§ Exercise directions: Below are the records; pull every line that includes "layer".

Stored data:
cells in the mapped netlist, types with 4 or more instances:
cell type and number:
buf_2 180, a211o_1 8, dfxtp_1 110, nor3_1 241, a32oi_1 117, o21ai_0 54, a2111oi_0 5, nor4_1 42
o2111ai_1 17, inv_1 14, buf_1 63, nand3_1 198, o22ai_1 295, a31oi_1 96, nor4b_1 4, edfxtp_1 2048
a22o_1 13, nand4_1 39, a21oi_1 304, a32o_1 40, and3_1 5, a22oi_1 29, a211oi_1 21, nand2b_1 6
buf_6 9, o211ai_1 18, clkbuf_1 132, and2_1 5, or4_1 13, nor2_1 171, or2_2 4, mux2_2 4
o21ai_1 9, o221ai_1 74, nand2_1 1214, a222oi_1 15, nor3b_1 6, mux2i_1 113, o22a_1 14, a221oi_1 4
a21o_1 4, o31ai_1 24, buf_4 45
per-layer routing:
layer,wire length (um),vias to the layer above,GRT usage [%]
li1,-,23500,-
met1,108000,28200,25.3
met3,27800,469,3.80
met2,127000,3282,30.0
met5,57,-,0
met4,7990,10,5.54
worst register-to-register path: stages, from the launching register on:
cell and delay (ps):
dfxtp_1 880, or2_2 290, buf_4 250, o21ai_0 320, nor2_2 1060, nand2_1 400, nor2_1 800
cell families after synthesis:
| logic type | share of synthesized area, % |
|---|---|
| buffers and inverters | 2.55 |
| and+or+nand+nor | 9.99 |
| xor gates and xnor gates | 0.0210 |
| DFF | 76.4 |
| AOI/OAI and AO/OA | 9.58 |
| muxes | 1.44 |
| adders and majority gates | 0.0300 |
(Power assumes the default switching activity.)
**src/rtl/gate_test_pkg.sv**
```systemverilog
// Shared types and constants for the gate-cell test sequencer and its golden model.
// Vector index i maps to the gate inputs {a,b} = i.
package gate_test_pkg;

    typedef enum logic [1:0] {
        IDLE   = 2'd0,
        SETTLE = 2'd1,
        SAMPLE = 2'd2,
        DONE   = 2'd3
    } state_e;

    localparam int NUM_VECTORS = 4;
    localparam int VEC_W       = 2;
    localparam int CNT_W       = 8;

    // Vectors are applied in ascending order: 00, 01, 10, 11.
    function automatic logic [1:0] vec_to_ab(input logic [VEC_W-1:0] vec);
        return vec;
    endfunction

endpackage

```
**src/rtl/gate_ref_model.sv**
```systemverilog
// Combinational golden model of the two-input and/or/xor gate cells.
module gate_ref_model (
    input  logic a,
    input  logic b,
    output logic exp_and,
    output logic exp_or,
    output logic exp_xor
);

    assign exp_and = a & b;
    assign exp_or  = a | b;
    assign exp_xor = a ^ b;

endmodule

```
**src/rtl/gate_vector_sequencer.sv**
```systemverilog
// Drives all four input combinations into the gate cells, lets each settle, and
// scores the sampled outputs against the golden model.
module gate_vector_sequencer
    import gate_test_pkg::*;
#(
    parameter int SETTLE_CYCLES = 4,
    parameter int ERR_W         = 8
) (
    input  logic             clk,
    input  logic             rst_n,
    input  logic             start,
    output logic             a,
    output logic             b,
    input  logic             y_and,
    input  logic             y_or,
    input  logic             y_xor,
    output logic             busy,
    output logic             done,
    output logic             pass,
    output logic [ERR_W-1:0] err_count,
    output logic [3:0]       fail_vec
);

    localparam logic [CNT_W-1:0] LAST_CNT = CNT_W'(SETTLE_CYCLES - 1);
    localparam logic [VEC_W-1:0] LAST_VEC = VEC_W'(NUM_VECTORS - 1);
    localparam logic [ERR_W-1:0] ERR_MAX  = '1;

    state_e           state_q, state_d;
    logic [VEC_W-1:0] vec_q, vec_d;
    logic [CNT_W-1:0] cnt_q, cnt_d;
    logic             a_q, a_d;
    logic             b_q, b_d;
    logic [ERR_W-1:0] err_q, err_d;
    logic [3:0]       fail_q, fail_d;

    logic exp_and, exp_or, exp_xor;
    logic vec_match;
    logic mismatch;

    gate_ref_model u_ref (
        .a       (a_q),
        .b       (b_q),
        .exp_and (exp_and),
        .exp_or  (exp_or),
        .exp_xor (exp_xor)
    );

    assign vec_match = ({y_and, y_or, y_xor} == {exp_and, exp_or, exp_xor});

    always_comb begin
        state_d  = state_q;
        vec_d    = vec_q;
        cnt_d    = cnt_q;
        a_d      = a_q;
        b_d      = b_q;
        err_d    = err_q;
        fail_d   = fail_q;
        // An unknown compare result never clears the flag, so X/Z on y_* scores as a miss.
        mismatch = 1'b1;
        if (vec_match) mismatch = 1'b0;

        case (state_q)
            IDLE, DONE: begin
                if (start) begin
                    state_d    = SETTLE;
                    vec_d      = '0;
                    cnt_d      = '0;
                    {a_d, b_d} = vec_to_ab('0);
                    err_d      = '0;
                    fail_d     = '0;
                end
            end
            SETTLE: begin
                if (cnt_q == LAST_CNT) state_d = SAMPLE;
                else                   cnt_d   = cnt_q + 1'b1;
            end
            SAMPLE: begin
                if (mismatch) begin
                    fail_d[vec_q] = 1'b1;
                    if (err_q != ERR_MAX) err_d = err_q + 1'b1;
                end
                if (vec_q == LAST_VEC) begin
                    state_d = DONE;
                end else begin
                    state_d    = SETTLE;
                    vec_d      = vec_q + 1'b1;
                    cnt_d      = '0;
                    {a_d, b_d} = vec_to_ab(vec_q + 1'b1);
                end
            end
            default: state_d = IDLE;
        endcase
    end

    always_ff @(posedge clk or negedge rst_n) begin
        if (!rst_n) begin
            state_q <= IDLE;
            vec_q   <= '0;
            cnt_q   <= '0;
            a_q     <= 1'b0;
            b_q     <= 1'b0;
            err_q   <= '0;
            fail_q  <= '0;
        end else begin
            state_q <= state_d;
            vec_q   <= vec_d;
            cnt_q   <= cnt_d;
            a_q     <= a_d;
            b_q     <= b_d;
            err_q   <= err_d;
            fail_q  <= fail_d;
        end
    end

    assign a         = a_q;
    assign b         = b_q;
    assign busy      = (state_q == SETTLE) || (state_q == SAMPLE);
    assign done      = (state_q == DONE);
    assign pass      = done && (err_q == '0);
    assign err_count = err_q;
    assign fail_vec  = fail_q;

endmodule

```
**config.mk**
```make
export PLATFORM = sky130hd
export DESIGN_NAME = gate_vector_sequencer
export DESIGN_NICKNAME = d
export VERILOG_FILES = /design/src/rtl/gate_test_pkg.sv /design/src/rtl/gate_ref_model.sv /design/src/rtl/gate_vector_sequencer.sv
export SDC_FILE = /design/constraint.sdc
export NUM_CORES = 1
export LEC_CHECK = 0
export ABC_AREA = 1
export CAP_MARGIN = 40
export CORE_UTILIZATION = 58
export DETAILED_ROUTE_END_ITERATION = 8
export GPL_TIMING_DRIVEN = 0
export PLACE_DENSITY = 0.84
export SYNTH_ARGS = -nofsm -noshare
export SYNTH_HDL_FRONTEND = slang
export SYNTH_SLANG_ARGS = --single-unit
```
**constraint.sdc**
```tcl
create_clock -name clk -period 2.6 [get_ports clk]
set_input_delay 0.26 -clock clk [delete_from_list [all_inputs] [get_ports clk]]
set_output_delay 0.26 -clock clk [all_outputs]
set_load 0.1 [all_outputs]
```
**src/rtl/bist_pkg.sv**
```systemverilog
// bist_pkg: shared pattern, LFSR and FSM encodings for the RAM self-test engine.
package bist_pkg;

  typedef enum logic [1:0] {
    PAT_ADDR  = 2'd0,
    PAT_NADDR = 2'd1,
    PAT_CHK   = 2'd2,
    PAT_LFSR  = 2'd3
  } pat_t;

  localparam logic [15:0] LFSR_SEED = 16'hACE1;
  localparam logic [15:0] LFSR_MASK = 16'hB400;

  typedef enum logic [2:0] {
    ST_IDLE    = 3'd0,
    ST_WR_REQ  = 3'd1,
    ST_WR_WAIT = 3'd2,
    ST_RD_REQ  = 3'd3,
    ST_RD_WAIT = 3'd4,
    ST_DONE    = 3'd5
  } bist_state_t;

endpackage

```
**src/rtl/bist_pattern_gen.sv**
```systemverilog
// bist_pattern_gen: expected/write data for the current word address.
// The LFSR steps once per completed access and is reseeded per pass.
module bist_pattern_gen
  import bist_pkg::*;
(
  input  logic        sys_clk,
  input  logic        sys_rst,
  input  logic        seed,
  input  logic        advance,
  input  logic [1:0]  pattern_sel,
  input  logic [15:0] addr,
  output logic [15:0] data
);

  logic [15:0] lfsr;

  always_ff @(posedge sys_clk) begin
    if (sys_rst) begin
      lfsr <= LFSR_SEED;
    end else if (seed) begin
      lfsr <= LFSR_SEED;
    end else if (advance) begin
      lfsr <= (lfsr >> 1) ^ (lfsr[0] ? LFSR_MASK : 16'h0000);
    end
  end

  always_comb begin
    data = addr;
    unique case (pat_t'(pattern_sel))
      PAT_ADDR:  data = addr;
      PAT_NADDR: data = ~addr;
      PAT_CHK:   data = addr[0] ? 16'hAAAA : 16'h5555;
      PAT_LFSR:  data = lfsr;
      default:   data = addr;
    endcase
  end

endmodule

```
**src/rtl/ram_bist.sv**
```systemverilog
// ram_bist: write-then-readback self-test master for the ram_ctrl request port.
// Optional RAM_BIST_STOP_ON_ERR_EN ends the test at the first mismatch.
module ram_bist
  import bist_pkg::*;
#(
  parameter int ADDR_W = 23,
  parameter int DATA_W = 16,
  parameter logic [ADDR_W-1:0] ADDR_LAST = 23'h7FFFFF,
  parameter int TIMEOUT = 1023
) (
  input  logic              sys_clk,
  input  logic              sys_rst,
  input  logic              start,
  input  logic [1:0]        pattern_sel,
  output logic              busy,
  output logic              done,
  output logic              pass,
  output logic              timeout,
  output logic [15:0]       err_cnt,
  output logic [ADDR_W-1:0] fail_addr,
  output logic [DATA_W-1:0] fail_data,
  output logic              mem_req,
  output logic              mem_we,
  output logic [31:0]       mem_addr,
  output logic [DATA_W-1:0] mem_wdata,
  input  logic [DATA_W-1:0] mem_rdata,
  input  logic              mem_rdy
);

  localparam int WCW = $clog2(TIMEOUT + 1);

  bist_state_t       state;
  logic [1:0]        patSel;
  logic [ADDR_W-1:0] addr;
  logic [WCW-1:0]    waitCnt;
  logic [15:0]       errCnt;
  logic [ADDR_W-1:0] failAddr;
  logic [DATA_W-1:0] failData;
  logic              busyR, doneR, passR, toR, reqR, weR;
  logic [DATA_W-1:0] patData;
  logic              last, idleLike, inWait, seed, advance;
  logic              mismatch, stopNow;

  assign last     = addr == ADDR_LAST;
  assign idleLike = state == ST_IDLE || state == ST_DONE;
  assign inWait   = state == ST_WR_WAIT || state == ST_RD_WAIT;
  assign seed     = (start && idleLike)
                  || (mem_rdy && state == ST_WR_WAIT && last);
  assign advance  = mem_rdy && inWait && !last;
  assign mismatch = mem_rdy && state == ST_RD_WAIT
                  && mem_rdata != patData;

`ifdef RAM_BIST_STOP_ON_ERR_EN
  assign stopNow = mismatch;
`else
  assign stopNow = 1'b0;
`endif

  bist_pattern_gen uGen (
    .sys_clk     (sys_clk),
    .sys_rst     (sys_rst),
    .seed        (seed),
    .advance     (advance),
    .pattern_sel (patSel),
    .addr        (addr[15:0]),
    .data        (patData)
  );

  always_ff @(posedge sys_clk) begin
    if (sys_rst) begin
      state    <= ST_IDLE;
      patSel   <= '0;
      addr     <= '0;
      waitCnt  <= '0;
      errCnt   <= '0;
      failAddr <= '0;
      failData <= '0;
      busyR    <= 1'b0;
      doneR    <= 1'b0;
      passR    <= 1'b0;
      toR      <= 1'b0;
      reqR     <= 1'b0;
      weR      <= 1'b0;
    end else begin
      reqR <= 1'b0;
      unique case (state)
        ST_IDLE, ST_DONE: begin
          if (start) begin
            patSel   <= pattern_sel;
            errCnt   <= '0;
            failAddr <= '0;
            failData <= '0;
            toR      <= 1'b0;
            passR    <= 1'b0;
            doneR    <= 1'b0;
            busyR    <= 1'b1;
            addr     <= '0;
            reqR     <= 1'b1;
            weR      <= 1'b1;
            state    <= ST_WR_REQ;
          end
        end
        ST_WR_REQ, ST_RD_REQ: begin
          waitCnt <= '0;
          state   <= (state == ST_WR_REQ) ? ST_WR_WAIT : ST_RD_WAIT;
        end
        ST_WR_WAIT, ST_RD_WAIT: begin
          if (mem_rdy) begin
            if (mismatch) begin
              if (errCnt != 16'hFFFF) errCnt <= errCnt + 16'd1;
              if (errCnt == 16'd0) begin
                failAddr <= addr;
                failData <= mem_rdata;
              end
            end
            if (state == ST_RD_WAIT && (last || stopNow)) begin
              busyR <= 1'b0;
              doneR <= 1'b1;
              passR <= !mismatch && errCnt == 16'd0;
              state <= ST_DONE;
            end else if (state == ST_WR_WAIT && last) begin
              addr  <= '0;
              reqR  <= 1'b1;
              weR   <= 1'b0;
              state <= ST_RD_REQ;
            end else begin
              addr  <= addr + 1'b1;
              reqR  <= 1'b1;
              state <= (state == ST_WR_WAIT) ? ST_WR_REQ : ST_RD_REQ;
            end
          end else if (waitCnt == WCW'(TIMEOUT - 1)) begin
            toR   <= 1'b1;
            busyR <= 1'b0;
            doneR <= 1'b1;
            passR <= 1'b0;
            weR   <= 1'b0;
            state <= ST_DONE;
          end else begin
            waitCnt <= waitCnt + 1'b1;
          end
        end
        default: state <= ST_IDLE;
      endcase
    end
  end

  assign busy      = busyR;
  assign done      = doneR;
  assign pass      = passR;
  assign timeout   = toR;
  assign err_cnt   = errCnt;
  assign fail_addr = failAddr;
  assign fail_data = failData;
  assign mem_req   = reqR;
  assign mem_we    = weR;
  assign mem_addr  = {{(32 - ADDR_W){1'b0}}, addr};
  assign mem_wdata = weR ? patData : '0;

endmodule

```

§ Output of the task:
per-layer routing:
layer,wire length (um),vias to the layer above,GRT usage [%]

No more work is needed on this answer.